WORK REQUIRED: In the listing below, the lines from the first through the one with "Description : Bus-side" are to be copied word for word.

---- EXTRACTED RECORDS

$ cat src/rtl/reg_if_decode_pkg.sv
`default_nettype none
// +----------------------------------------------------------------------------+
// | Module      : reg_if_pkg                                                   |
// | Description : Shared types and helpers for the register-interface front    |
// |               end: bytes-per-word constant, byte-enable to bit-mask        |
// |               expansion, response payload struct and FSM state encoding.   |
// | Revision    : 1.0 - initial release                                        |
// +----------------------------------------------------------------------------+
package reg_if_pkg;

  // Bytes per 32-bit register word.
  localparam int unsigned BW = 4;

  // Response payload held in the response register.
  typedef struct packed {
    logic [31:0] rdata;
    logic        err;
  } rsp_t;

  // IDLE: no response pending; RESP: response held until consumed.
  typedef enum logic [0:0] {
    ST_IDLE = 1'b0,
    ST_RESP = 1'b1
  } rsp_state_e;

  // Expand one byte-enable bit into eight mask bits.
  function automatic logic [31:0] be_to_mask(input logic [BW-1:0] be);
    logic [31:0] m;
    m = '0;
    for (int unsigned b = 0; b < BW; b++) begin
      m[b*8 +: 8] = {8{be[b]}};
    end
    return m;
  endfunction

endpackage : reg_if_pkg
`default_nettype wire

$ cat src/rtl/reg_if_decode_if.sv
`default_nettype none
// +----------------------------------------------------------------------------+
// | Module      : reg_if_decode_if                                             |
// | Description : Bus-side request (req/gnt) and response (valid/ready)        |
// |               channels of the register-interface front end.                |
// |               Signal suffixes are given from the decoder's point of view.  |
// | Ports       : req_i, we_i, addr_i[AW-1:0], wdata_i[31:0], be_i[3:0]        |
// |               gnt_o, rsp_valid_o, rsp_ready_i, rdata_o[31:0], err_o        |
// | Revision    : 1.0 - initial release                                        |
// +----------------------------------------------------------------------------+
interface reg_if_decode_if #(
  parameter int unsigned AW = 8
);
  import reg_if_pkg::*;

  logic          req_i;
  logic          gnt_o;
  logic          we_i;
  logic [AW-1:0] addr_i;
  logic [31:0]   wdata_i;
  logic [BW-1:0] be_i;
  logic          rsp_valid_o;
  logic          rsp_ready_i;
  logic [31:0]   rdata_o;
  logic          err_o;

  // Bus initiator side.
  modport master (
    output req_i, we_i, addr_i, wdata_i, be_i, rsp_ready_i,
    input  gnt_o, rsp_valid_o, rdata_o, err_o
  );

  // Decoder side.
  modport slave (
    input  req_i, we_i, addr_i, wdata_i, be_i, rsp_ready_i,
    output gnt_o, rsp_valid_o, rdata_o, err_o
  );

endinterface : reg_if_decode_if
`default_nettype wire

$ cat src/rtl/reg_if_decode.sv
`default_nettype none
// +----------------------------------------------------------------------------+
// | Module      : reg_if_decode                                                |
// | Description : Register-interface front end. Accepts one bus request at a   |
// |               time, decodes the word address into one-hot write/read       |
// |               strobes, merges byte-enabled partial writes with the current |
// |               register value and returns read data / error through a       |
// |               one-deep valid/ready response register.                      |
// | Ports       : clk_i, rst_ni (async, active-low)                            |
// |               bus      - reg_if_decode_if.slave (request + response)       |
// |               reg_we_o - one-hot write strobe to register storage          |
// |               reg_re_o - one-hot read strobe                               |
// |               reg_wd_o - merged write data                                 |
// |               reg_rd_i - current register values, reg i at [32i+31:32i]    |
// | Revision    : 1.0 - initial release                                        |
// +----------------------------------------------------------------------------+
module reg_if_decode
  import reg_if_pkg::*;
#(
  parameter int unsigned     AW      = 8,
  parameter int unsigned     NREG    = 8,
  parameter logic [NREG-1:0] RO_MASK = '0
) (
  input  logic                 clk_i,
  input  logic                 rst_ni,
  reg_if_decode_if.slave       bus,
  output logic [NREG-1:0]      reg_we_o,
  output logic [NREG-1:0]      reg_re_o,
  output logic [31:0]          reg_wd_o,
  input  logic [NREG*32-1:0]   reg_rd_i
);

  localparam int unsigned c_IW = AW - 2;

  rsp_state_e      r_state;
  rsp_state_e      w_state_d;
  rsp_t            r_rsp;
  rsp_t            w_rsp_d;
  rsp_t            w_rsp_new;

  logic [c_IW-1:0] w_idx;
  logic [NREG-1:0] w_sel;
  logic            w_hit;
  logic            w_ro;
  logic [31:0]     w_cur;
  logic [31:0]     w_mask;
  logic            w_err;
  logic            w_gnt;
  logic            w_acc;
  logic            w_wr_ok;
  logic            w_rd_ok;

  assign w_idx = bus.addr_i[AW-1:2];

  // Address match: one-hot select, current value and read-only flag of the
  // addressed register. An index beyond NREG leaves w_hit low.
  always_comb begin
    w_sel = '0;
    w_hit = 1'b0;
    w_ro  = 1'b0;
    w_cur = '0;
    for (int unsigned i = 0; i < NREG; i++) begin
      if (32'(w_idx) == i) begin
        w_sel[i] = 1'b1;
        w_hit    = 1'b1;
        w_ro     = RO_MASK[i];
        w_cur    = reg_rd_i[i*32 +: 32];
      end
    end
  end

  assign w_err = (bus.addr_i[1:0] != 2'b00)
               | ~w_hit
               | (bus.we_i & (bus.be_i == '0))
               | (bus.we_i & w_ro);

  // One outstanding transaction; a new one may enter as the old is consumed.
  assign w_gnt = (r_state == ST_IDLE) | bus.rsp_ready_i;
  assign w_acc = bus.req_i & w_gnt;

  // Strobes are additionally gated by rst_ni so nothing reaches storage
  // while reset is held, even though gnt_o reads high then.
  assign w_wr_ok = w_acc & bus.we_i  & ~w_err & rst_ni;
  assign w_rd_ok = w_acc & ~bus.we_i & ~w_err & rst_ni;

  assign w_mask   = be_to_mask(bus.be_i);
  assign reg_we_o = {NREG{w_wr_ok}} & w_sel;
  assign reg_re_o = {NREG{w_rd_ok}} & w_sel;
  assign reg_wd_o = w_wr_ok ? ((bus.wdata_i & w_mask) | (w_cur & ~w_mask))
                            : bus.wdata_i;

  // Read data is returned only for clean reads; writes and errors return 0.
  always_comb begin
    w_rsp_new       = '0;
    w_rsp_new.err   = w_err;
    w_rsp_new.rdata = (bus.we_i | w_err) ? 32'h0 : w_cur;
  end

  always_ff @(posedge clk_i or negedge rst_ni) begin
    if (!rst_ni) begin
      r_state <= ST_IDLE;
      r_rsp   <= '0;
    end else begin
      r_state <= w_state_d;
      r_rsp   <= w_rsp_d;
    end
  end

  always_comb begin
    w_state_d = r_state;
    w_rsp_d   = r_rsp;
    case (r_state)
      ST_IDLE: begin
        if (w_acc) begin
          w_state_d = ST_RESP;
          w_rsp_d   = w_rsp_new;
        end
      end
      ST_RESP: begin
        // w_acc here implies rsp_ready_i: back-to-back reload.
        if (w_acc) begin
          w_rsp_d = w_rsp_new;
        end else if (bus.rsp_ready_i) begin
          w_state_d = ST_IDLE;
          w_rsp_d   = '0;
        end
      end
      default: begin
        w_state_d = ST_IDLE;
        w_rsp_d   = '0;
      end
    endcase
  end

  assign bus.gnt_o       = w_gnt;
  assign bus.rsp_valid_o = (r_state == ST_RESP);
  assign bus.rdata_o     = r_rsp.rdata;
  assign bus.err_o       = r_rsp.err;

endmodule : reg_if_decode
`default_nettype wire

$ cat src/flat_wrapper.sv
// flat-port wrapper written by rule: the top's interface ports become plain ports
module reg_if_decode_flat import reg_if_pkg::*;
#(
  parameter int unsigned     AW      = 8,
  parameter int unsigned     NREG    = 8,
  parameter logic [NREG-1:0] RO_MASK = '0
)
  (clk_i, rst_ni, reg_we_o, reg_re_o, reg_wd_o, reg_rd_i, bus_req_i, bus_we_i, bus_addr_i, bus_wdata_i, bus_be_i, bus_rsp_ready_i, bus_gnt_o, bus_rsp_valid_o, bus_rdata_o, bus_err_o);
  reg_if_decode_if #(.AW(AW)) bus_i ();
  input  logic clk_i;
  input  logic rst_ni;
  output logic [NREG-1:0] reg_we_o;
  output logic [NREG-1:0] reg_re_o;
  output logic [31:0] reg_wd_o;
  input  logic [NREG*32-1:0] reg_rd_i;
  input wire logic [$bits(bus_i.req_i)-1:0] bus_req_i;
  input wire logic [$bits(bus_i.we_i)-1:0] bus_we_i;
  input wire logic [$bits(bus_i.addr_i)-1:0] bus_addr_i;
  input wire logic [$bits(bus_i.wdata_i)-1:0] bus_wdata_i;
  input wire logic [$bits(bus_i.be_i)-1:0] bus_be_i;
  input wire logic [$bits(bus_i.rsp_ready_i)-1:0] bus_rsp_ready_i;
  output wire logic [$bits(bus_i.gnt_o)-1:0] bus_gnt_o;
  output wire logic [$bits(bus_i.rsp_valid_o)-1:0] bus_rsp_valid_o;
  output wire logic [$bits(bus_i.rdata_o)-1:0] bus_rdata_o;
  output wire logic [$bits(bus_i.err_o)-1:0] bus_err_o;
  assign bus_i.req_i = bus_req_i;
  assign bus_i.we_i = bus_we_i;
  assign bus_i.addr_i = bus_addr_i;
  assign bus_i.wdata_i = bus_wdata_i;
  assign bus_i.be_i = bus_be_i;
  assign bus_i.rsp_ready_i = bus_rsp_ready_i;
  assign bus_gnt_o = bus_i.gnt_o;
  assign bus_rsp_valid_o = bus_i.rsp_valid_o;
  assign bus_rdata_o = bus_i.rdata_o;
  assign bus_err_o = bus_i.err_o;
  reg_if_decode #(.AW(AW), .NREG(NREG), .RO_MASK(RO_MASK)) u_core (.clk_i(clk_i), .rst_ni(rst_ni), .bus(bus_i), .reg_we_o(reg_we_o), .reg_re_o(reg_re_o), .reg_wd_o(reg_wd_o), .reg_rd_i(reg_rd_i));
endmodule
$ cat config.mk
export PLATFORM = sky130hd
export DESIGN_NAME = reg_if_decode_flat
export DESIGN_NICKNAME = d
export VERILOG_FILES = /design/src/rtl/reg_if_decode_pkg.sv /design/src/rtl/reg_if_decode_if.sv /design/src/rtl/reg_if_decode.sv /design/src/flat_wrapper.sv
export SDC_FILE = /design/constraint.sdc
export NUM_CORES = 1
export LEC_CHECK = 0
export ABC_AREA = 1
export CORE_AREA = 4 4 150 152
export DETAILED_ROUTE_END_ITERATION = 8
export DIE_AREA = 0 0 154 156
export GPL_TIMING_DRIVEN = 1
export PLACE_DENSITY = 0.59
export REMOVE_ABC_BUFFERS = 1
export SLEW_MARGIN = 20
export SYNTH_ARGS = -nofsm -noshare
export SYNTH_HDL_FRONTEND = slang
export SYNTH_SLANG_ARGS = --single-unit
$ cat constraint.sdc
create_clock -name clk_i -period 1.91 [get_ports clk_i]
set_input_delay 0.191 -clock clk_i [delete_from_list [all_inputs] [get_ports clk_i]]
set_output_delay 0.191 -clock clk_i [all_outputs]
set_load 0.03 [all_outputs]
### After elaboration in Yosys (flattened, before gate mapping)

Index checks and enable logic that the tools add are counted.

| word-level totals | value |
|---|---|
| register bits | 34 |
| bits in latches | 0 |
| RAM bits | 0 |
| memory bits (read-only) | 0 |
| output and inout bits | 83 |
| memories | 0 |

| cells by class | value |
|---|---|
| add/subtract/negate cells | 0 |
| $mul | 0 |
| divide/modulo/power cells | 0 |
| $lt $le $gt $ge | 0 |
| equal/unequal tests | 9 |
| shift-type cells | 0 |
| mux-type cells | 33 |
| bitwise operators | 22 |
| reductions and logical operators | 4 |

Operators by type and width:

| kind | number |
|---|---|
| 32-bit two-way mux | 10 |
| 33-bit two-way mux | 3 |
| 33-bit case mux with 2 select lines | 1 |
| 32-bit bitwise AND | 2 |
| 32-bit inverter | 1 |
| 32-bit OR | 1 |
| 6-bit by 3-bit == test with 1-bit output (second input constant) | 4 |
| 1-bit two-way mux | 18 |
| 8-bit bitwise AND | 2 |
| 6-bit by 2-bit == test with 1-bit output (second input constant) | 2 |
| 1-bit bitwise AND | 8 |
| 6-bit by 1-bit == test with 1-bit output (second input constant) | 1 |
| 6-bit zero test | 1 |
| 4-bit zero test | 1 |
| 1-bit inverter | 4 |
| 1-bit OR | 4 |
| 3-bit != test (second input constant) | 1 |
| 2-bit by 1-bit != test with 1-bit output (second input constant) | 1 |
| 1-bit case mux with 2 select lines | 1 |
| 2-bit AND reduction | 1 |
| 2-bit nonzero test | 1 |

### Logic depth before layout (Yosys ltp)

Gate-level depths: netlist (run 1).

| logic depth | value |
|---|---|
| depth after elaboration | 16 |
| depth in mapped cells | 12 |
| mapped depth without buffers | 11 |

### Least setup slack after synthesis (run 1)

OpenSTA, ideal clock, no wires.

| timing path | value |
|---|---|
| kind | reg2out |
| from | register u_core.r_state (netlist: u_core.bus.rsp_valid_o) |
| to | output reg_wd_o[0] |
| data arrival time | 2.126 ns |
| required time | 1.719 ns |
| setup slack | -0.407 ns |
| cell stages (with the launch flop) | 10 |
| cell sequence | dfrtp_1 > nand2_1 > nand2_1 > nor2_1 > nand3_2 > buf_6 > nor2_8 > buf_6 > nor2_1 > a21oi_1 |

| between the ends | value |
|---|---|
| cells in the longest elaborated chain, start to end | 7 |

Ends and longest elaborated chain:

| element | RTL line | text |
|---|---|---|
| start, declared | reg_if_decode.sv:35 | `rsp_state_e r_state;` |
| start signal, assigned | reg_if_decode.sv:104 | `r_state <= w_state_d;` |
| 1-bit inverter | reg_if_decode.sv:78 | `assign w_gnt = (r_state == ST_IDLE) \| bus.rsp_ready_i;` |
| 1-bit OR | reg_if_decode.sv:78 |  |
| net bus_gnt_o | flat_wrapper.sv:22 | `output wire logic [$bits(bus_i.gnt_o)-1:0] bus_gnt_o;` |
| 1-bit bitwise AND | reg_if_decode.sv:79 | `assign w_acc = bus.req_i & w_gnt;` |
| 1-bit bitwise AND (3 in series) | reg_if_decode.sv:83 | `assign w_wr_ok = w_acc & bus.we_i & ~w_err & rst_ni;` |
| 32-bit two-way mux | reg_if_decode.sv:89 | `assign reg_wd_o = w_wr_ok ? ((bus.wdata_i & w_mask) \| (w_cur & ~w_mask))` |
| end, declared | flat_wrapper.sv:14 | `output logic [31:0] reg_wd_o;` |

The timed path passes the listed nets, and every way through them passes these cells.

### Worst setup path in the final report (run 1)

| timing path | value |
|---|---|
| from | register u_core.r_state (netlist: u_core.bus.rsp_valid_o) |
| to | output reg_wd_o[19] |

| between the ends | value |
|---|---|
| cells in the longest elaborated chain, start to end | 7 |

Ends and longest elaborated chain:

| element | RTL line |
|---|---|
| 1-bit inverter | reg_if_decode.sv:78 |
| 1-bit OR | reg_if_decode.sv:78 |
| 1-bit bitwise AND | reg_if_decode.sv:79 |
| 1-bit bitwise AND (3 in series) | reg_if_decode.sv:83 |
| 32-bit two-way mux | reg_if_decode.sv:89 |

Every way passes these cells.

==> results of run 1 <==
==> state kept, by name, summed over array words and instances, names as in the netlist <==
signal	flops
u_core.bus.rdata_o	32
u_core.bus.err_o	1
u_core.bus.rsp_valid_o	1
==> worst register-to-register path, cell delays in order (launching register included) <==
cell	delay (ps)
dfrtp_1	400
nand2_2	110
nand2_4	70
buf_4	150
inv_2	60
nand3_1	130
inv_2	140
buf_12	170
nand2_1	80
nand2_1	70
==> kinds of logic after synthesis <==
group                  count (synthesis)  share of synthesized area, %
DFF                                   34                          18.7
AOI/OAI and AO/OA                     29                          3.25
buffers and inverters                144                          13.3
and+or+nand+nor                      636                          64.8
==> routing by layer <==
metal	vias up	track usage, %	share of wire [%]
met2	286	42.6	51
li1	3723	-	-
met4	0	5.55	2.0
met5	-	0	0
met3	38	5.05	6.7
met1	3429	28.4	41
==> how the worst max path moves through the flow <==
stage                            from      endpoint  slack [ps]
4_1_cts        u_core.bus.rsp_valid_o  reg_wd_o[22]        -250
2_1_floorplan           bus_addr_i[5]  reg_wd_o[18]       -2300
6_report       u_core.bus.rsp_valid_o  reg_wd_o[19]        -240
5_1_grt        u_core.bus.rsp_valid_o  reg_wd_o[19]        -350
3_5_place_dp            bus_addr_i[3]  reg_wd_o[13]        -530
3_3_place_gp            bus_addr_i[6]   reg_wd_o[5]        -480
==> timing repair <==
item,in CTS,in global routing
setup buffers,36,13
resized for setup,110,115
endpoints found under the setup margin,50,48
pin swaps,37,44
cloned,8,4
==> per-stage QoR <==
| stage | setup TNS [ps] | total power, W | area (sq um) | worst slack, ps | hold slack [ps] |
|---|---|---|---|---|---|
| floorplan | -155820 | 0.00107 | 4290 | -2300 | -105 |
| global placement | -23120 | 0.00202 | 9510 | -482 | 460 |
| detailed placement | -23680 | 0.00202 | 9510 | -531 | 464 |
| CTS | -6050 | 0.00299 | 10500 | -252 | 233 |
| global route | -8080 | 0.00319 | 10900 | -351 | 245 |
| finish | -4670 | 0.00304 | 10900 | -239 | 191 |
==> layout by cell type (no fill, tap or decap), drive strengths merged <==
cell type and n:
a21o 1, clkdlybuf4s15 1, nor4 1, a21oi 21, nand4 104, dlygate4sd2 4, or2 50, inv 93
nand2 280, bufbuf 3, clkdlybuf4s50 326, nor2 155, nand3 48, clkbuf 15, dlymetal6s2s 1, dfrtp 34
clkinv 1, buf 210, o21ai 7
==> area by class of cell <==
cell class	instances	area, sq um	share of cell area [%]
Multi-Input combinational cell	667	3490	31.9
Tap cell	275	344	3.14
Clock inverter	1	5.00	0.0457
Clock buffer	7	143	1.30
Timing Repair Buffer	553	5750	52.5
Inverter	93	364	3.33
Sequential cell	34	851	7.77
==> power breakdown <==
group / leakage, nW / total (W) / internal [W] / switching [W]
registers: 0.470 / 0.000728 / 0.000725 / 0.00000298
clock network: 0.0739 / 0.000866 / 0.000519 / 0.000347
logic: 4.55 / 0.00144 / 0.000885 / 0.000559
total: 5.09 / 0.00304 / 0.00213 / 0.000909
==> summary.md, run 1 <==
| Metric | Value |
|---|---|
| Status | finished, violations left |
| Failing checks | negative setup slack |
| Gate Count Post-Synth | 843 |
| Main synth FF type | dfrtp_1 |
| CP max FO | 7 |
| # IOs | 388 |
| H-tree level count | 2 |
| R2r endpoint | u_core.bus.rdata_o[12] |
| Pins Over Slew Limit | 0 |
| Vias in the first global route | 7506 |
| Final setup violation count | 32 |
| Fillers | 2068 |
| Startpoint Class | register |
| DRC | 0 |
| EDFF count, synth | 0 |
| Final Cycle Share | 113% |
| Hold_buf cts | 0 |
| Total grt overflow | 0 |
| Port buffer count | 387 |
| List of most frequent post-synthesis cells | nand2_1 (280), nor2_1 (145), nand4_1 (104), inv_1 (87), nand3_1 (43) |
| Library cells used by synthesis | 23 |
| CP peak stage delay | 400 ps |
| Reg2Reg Depth | 9 |
| WP depth | 11 |
| Worst path bufs/invs | 4 |
| Crit-path cells | nand2_2 -> nand2_4 -> nor2_4 -> nand3_4 -> buf_6 -> nor2_4 -> buf_12 -> nand4_1 -> nand2_1 -> inv_1 -> buf_6 |
| First-pass GRT wire length | 43700 um |
| WP data arrival | 1960 ps |
| Starting Density | 21.6% |
| Vias per std cell | 4.59 |
| R2R Setup Slk | 480 ps |
| Post-route insts no fill | 1630 |
| Final WL | 30700 um |
| Synthesis-stage register bit count | 34 |
| Crit path time final | 2150 ps |
| Reg-to-Reg Start | u_core.bus.rsp_valid_o |
| Clock Root Buffer | clkbuf_16 |
| Row count | 53 |
| Count leader, synth | nand2_1 |
| Largest net degree at the start of global routing | 35 |
| Ant. Diodes | 0 |
| Worst Hold Class | in -> async |
| Detailed Routing Iterations Pass 1 | 7 |
| Synth-to-layout area growth | 141% |
| Crit-path leading delay family | simple AND/OR/NAND/NOR gates |
| Leakage | 5.09 nW |
| Synthesized area | 0.00454 sq mm |
| Deepest clock path buffer count | 2 |
| Maximum vdd drop | 258 uV |
| Ys Warns | 0 |
| Initial antenna violation count | 0 |
| Clock slew at reported path FFs | 60 ps |
| Worst slew pin tran | 528 ps |
| Slew HR | 64.8% |
| Max-Cap Viols | 0 |
| CTS tree | done |
| Synth area leader | nand2_1 |
| Core ar. | 0.0210 sq mm |
| CP max stage cell | dfrtp_1 |
| Mean cell area of the mapped netlist | 5.39 sq um |
| Die area | 0.0240 sq mm |
| Total GRT Usage | 23.5% |
| Fin. Hold Viols | 0 |
| Worst-skew pair later-pin latency | 290 ps |
| Proportion of layout cells with a drive suffix above 1 | 26.6% |
| RSZ-0062 raised after global routing | yes |
| Dpl hpwl | 22200 um |
| Synth area leaders | nand2_1 (23%), dfrtp_1 (19%), nand4_1 (14%), nor2_1 (12%), inv_1 (7.2%) |
| Chip Height | 156 um |
| Cell Pwr Density | 277 mW/mm^2 |
| Post-synthesis sequential area ratio | 18.7% |
| Ys async rst share | 100% |
| Remaining antenna violation count | 0 |
| Final core utilization | 52.1% |
| Crit Path Class | reg -> out |
| Placer Congestion | 0.906 |
| WP data required | 1720 ps |
| CP Capture Type | output pin |
| Inst Count DP | 1566 |
| Max Freq | 465 MHz |
| Synth top area share | 23.1% |
| Chip Width | 154 um |
| Final Skew | 5.66 ps |
| CTS Buf Count | 5 |
| Drt initial violations | 355 |
| Wirelength per Cell | 18.8 um |
| Final #Nets | 1659 |
| Final setup margin | -239 ps |
| Clock sinks | 34 |
| Vias | 7476 |
Note: power is estimated with default switching activity, not from simulation.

--------

YOUR SOLUTION:
$ cat src/rtl/reg_if_decode_pkg.sv
`default_nettype none
// +----------------------------------------------------------------------------+
// | Module      : reg_if_pkg                                                   |
// | Description : Shared types and helpers for the register-interface front    |
// |               end: bytes-per-word constant, byte-enable to bit-mask        |
// |               expansion, response payload struct and FSM state encoding.   |
// | Revision    : 1.0 - initial release                                        |
// +----------------------------------------------------------------------------+
package reg_if_pkg;

  // Bytes per 32-bit register word.
  localparam int unsigned BW = 4;

  // Response payload held in the response register.
  typedef struct packed {
    logic [31:0] rdata;
    logic        err;
  } rsp_t;

  // IDLE: no response pending; RESP: response held until consumed.
  typedef enum logic [0:0] {
    ST_IDLE = 1'b0,
    ST_RESP = 1'b1
  } rsp_state_e;

  // Expand one byte-enable bit into eight mask bits.
  function automatic logic [31:0] be_to_mask(input logic [BW-1:0] be);
    logic [31:0] m;
    m = '0;
    for (int unsigned b = 0; b < BW; b++) begin
      m[b*8 +: 8] = {8{be[b]}};
    end
    return m;
  endfunction

endpackage : reg_if_pkg
`default_nettype wire

$ cat src/rtl/reg_if_decode_if.sv
`default_nettype none
// +----------------------------------------------------------------------------+
// | Module      : reg_if_decode_if                                             |
// | Description : Bus-side request (req/gnt) and response (valid/ready)        |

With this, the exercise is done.